** Opening The data block **

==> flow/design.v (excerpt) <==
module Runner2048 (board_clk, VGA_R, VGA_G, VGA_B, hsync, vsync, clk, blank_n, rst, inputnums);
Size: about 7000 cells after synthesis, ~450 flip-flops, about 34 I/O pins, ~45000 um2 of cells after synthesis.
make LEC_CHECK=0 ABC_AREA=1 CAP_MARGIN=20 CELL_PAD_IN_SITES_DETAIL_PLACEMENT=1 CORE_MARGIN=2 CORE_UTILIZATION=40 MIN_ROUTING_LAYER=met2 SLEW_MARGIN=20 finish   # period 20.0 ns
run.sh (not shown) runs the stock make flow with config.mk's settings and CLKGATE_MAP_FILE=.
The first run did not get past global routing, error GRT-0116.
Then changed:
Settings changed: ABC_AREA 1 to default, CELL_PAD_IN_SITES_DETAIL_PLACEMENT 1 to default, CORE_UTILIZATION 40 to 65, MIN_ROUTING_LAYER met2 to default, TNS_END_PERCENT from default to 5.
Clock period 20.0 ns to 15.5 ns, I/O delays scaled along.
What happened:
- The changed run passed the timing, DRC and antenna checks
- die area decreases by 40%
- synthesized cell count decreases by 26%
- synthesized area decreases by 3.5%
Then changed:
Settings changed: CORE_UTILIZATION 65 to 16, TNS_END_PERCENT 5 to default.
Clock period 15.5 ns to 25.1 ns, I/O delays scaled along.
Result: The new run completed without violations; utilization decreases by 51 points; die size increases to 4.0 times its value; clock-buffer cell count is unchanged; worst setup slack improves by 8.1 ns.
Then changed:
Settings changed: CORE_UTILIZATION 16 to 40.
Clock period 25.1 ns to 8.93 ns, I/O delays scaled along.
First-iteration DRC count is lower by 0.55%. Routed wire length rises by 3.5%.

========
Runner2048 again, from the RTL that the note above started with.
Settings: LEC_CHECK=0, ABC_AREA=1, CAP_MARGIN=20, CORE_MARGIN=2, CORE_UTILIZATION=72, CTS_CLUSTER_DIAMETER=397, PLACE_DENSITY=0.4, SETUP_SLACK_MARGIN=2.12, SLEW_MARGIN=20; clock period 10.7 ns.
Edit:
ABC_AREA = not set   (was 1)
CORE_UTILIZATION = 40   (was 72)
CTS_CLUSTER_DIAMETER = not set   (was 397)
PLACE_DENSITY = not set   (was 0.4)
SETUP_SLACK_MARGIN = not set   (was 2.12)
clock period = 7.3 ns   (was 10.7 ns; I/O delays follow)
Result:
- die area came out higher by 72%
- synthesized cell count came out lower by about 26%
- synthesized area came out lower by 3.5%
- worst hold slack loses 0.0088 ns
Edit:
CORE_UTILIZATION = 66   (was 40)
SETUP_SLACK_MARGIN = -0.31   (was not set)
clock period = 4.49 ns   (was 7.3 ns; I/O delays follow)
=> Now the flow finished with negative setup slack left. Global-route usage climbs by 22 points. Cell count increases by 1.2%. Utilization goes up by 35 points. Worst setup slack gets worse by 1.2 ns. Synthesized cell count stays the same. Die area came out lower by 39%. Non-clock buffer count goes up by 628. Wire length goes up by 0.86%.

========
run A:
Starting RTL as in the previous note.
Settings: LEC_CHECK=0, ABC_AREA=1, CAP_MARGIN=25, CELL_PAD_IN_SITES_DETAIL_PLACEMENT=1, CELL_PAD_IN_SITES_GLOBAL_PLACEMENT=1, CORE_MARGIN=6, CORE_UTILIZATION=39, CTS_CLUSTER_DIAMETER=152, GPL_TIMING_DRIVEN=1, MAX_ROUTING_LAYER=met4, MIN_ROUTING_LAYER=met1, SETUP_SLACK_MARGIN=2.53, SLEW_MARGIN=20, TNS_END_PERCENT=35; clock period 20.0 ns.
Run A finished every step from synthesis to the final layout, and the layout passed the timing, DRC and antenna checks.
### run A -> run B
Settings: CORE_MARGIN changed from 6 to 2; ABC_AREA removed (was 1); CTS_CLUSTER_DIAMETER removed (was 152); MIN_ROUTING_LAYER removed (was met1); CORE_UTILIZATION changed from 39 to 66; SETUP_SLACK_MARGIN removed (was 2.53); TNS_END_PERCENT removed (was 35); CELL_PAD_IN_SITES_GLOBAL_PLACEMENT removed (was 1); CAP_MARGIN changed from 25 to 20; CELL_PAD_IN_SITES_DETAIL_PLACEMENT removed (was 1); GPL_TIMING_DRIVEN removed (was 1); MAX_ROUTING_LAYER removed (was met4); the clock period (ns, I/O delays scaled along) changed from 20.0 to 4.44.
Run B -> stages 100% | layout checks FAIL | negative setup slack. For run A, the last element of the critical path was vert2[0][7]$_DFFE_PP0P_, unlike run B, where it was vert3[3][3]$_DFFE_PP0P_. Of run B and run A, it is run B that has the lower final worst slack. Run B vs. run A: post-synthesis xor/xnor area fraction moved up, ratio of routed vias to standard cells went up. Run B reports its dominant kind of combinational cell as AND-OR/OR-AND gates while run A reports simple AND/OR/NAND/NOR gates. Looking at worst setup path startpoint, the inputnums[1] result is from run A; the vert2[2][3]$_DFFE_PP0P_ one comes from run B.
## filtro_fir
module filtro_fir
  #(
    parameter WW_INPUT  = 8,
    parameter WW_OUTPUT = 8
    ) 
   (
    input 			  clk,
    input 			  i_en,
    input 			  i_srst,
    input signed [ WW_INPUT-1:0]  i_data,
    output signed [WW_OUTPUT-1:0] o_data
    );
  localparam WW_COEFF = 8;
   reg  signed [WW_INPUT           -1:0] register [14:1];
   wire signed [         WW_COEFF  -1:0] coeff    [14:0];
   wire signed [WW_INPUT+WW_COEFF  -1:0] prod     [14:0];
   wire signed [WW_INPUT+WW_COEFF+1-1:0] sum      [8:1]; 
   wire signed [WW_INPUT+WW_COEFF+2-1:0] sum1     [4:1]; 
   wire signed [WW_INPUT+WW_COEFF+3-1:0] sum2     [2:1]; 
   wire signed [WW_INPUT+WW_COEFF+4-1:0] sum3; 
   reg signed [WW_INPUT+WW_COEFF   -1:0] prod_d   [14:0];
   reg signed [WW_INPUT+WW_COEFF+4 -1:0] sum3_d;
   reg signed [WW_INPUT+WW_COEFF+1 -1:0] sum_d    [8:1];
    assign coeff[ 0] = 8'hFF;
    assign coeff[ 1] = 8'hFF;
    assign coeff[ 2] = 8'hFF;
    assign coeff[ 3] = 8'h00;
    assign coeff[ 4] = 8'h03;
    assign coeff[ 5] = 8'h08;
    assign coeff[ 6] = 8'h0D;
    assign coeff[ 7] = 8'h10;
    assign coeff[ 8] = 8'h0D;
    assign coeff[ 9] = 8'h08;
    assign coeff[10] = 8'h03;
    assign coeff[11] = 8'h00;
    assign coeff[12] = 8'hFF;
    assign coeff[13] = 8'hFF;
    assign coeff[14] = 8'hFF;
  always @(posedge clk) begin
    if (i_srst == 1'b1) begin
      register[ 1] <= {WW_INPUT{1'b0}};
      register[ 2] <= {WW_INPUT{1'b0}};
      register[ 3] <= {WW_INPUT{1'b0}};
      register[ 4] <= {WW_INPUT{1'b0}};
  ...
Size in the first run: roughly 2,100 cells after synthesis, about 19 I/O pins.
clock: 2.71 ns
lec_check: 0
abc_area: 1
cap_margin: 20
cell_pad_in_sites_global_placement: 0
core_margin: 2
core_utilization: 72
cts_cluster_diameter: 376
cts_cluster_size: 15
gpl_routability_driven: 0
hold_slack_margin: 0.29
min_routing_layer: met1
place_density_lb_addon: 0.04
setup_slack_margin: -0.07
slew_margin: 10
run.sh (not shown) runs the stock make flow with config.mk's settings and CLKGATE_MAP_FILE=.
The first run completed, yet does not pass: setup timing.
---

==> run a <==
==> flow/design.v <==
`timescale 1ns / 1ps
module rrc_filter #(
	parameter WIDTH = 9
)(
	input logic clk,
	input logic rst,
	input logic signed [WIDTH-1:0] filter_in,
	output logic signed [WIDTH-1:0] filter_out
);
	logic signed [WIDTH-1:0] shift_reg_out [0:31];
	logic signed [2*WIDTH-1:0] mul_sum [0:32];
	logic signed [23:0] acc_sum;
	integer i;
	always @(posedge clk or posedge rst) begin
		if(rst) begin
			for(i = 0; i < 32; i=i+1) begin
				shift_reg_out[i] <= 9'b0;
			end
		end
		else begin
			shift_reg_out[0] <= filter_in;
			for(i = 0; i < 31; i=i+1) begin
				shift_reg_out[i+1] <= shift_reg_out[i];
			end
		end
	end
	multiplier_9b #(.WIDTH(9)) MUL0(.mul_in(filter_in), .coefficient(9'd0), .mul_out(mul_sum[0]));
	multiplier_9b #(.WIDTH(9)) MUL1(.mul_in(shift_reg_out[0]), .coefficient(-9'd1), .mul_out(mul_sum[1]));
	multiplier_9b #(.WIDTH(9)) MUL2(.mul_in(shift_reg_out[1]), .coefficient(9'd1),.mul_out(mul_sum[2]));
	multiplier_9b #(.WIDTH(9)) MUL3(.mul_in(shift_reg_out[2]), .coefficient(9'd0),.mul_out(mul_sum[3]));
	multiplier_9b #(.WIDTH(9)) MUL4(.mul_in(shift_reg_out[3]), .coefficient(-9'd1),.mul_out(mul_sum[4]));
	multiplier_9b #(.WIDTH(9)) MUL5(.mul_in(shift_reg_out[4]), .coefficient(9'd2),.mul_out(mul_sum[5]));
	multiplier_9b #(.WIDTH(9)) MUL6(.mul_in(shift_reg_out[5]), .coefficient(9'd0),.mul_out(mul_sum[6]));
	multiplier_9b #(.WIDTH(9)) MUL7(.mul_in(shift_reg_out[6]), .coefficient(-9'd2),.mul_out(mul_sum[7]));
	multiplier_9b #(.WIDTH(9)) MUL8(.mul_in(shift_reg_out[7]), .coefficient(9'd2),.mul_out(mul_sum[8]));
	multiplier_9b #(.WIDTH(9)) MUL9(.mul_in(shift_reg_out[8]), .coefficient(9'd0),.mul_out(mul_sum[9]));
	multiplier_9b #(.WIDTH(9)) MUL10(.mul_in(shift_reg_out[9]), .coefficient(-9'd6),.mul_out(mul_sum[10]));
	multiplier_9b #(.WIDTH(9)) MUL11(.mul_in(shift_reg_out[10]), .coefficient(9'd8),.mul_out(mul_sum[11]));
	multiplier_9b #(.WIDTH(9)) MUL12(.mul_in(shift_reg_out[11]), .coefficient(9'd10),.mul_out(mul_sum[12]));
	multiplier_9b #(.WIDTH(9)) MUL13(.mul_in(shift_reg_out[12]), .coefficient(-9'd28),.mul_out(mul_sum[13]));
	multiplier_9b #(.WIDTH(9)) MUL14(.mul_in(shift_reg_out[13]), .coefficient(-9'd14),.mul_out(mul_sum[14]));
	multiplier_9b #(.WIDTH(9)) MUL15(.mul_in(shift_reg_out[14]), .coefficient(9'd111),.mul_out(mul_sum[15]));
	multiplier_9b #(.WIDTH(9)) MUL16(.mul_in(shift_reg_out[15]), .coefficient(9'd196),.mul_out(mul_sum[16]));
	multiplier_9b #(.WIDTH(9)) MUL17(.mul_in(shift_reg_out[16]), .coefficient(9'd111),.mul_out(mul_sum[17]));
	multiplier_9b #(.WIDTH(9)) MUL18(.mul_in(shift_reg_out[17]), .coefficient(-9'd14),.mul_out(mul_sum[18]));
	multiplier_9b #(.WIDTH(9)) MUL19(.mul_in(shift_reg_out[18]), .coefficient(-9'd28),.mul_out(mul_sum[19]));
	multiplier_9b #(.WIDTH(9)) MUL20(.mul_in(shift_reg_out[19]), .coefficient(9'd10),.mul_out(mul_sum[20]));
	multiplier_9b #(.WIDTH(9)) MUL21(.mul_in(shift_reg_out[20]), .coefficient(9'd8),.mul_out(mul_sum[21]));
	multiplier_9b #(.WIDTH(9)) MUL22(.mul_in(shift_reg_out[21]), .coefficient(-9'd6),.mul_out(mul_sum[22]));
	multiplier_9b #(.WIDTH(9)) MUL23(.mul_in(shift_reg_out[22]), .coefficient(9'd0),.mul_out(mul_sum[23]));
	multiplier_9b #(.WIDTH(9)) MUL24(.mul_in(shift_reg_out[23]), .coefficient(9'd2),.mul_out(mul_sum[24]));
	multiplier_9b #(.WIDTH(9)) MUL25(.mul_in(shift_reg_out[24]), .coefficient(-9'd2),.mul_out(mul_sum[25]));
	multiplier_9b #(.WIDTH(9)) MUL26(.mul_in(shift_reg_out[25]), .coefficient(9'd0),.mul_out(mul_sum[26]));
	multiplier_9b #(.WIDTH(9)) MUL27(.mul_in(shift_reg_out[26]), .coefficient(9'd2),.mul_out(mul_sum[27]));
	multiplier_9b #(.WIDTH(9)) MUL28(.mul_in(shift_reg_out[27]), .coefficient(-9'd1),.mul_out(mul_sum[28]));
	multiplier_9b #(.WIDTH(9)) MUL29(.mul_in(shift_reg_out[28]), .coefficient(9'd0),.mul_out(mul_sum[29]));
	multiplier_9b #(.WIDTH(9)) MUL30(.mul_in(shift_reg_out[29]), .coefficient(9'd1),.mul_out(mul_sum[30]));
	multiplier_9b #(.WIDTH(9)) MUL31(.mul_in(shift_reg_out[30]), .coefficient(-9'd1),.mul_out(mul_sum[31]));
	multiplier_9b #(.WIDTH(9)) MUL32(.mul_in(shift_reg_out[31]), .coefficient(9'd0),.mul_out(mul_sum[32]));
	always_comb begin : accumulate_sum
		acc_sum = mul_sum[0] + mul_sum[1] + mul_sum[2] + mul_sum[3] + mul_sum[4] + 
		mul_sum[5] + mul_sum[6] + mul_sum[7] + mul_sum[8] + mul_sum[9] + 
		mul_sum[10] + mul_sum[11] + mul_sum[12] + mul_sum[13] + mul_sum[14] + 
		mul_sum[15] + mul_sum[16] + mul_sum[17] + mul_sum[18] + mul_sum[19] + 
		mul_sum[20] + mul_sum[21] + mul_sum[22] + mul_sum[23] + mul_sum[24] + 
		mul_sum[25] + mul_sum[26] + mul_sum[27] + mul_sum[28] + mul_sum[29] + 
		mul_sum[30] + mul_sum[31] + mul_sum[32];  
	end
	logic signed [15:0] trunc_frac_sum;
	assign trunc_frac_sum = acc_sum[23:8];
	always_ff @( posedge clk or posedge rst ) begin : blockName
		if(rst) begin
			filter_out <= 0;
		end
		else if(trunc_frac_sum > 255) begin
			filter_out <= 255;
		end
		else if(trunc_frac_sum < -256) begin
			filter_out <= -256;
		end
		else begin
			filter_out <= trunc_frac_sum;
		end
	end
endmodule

** Closing The data block **

Work required: Whenever the string "logic" turns up in a line of the data, copy that line.

Result:
	input logic clk,
	input logic rst,
	input logic signed [WIDTH-1:0] filter_in,
	output logic signed [WIDTH-1:0] filter_out
	logic signed [WIDTH-1:0] shift_reg_out [0:31];
	logic signed [2*WIDTH-1:0] mul_sum [0:32];
	logic signed [23:0] acc_sum;
	logic signed [15:0] trunc_frac_sum;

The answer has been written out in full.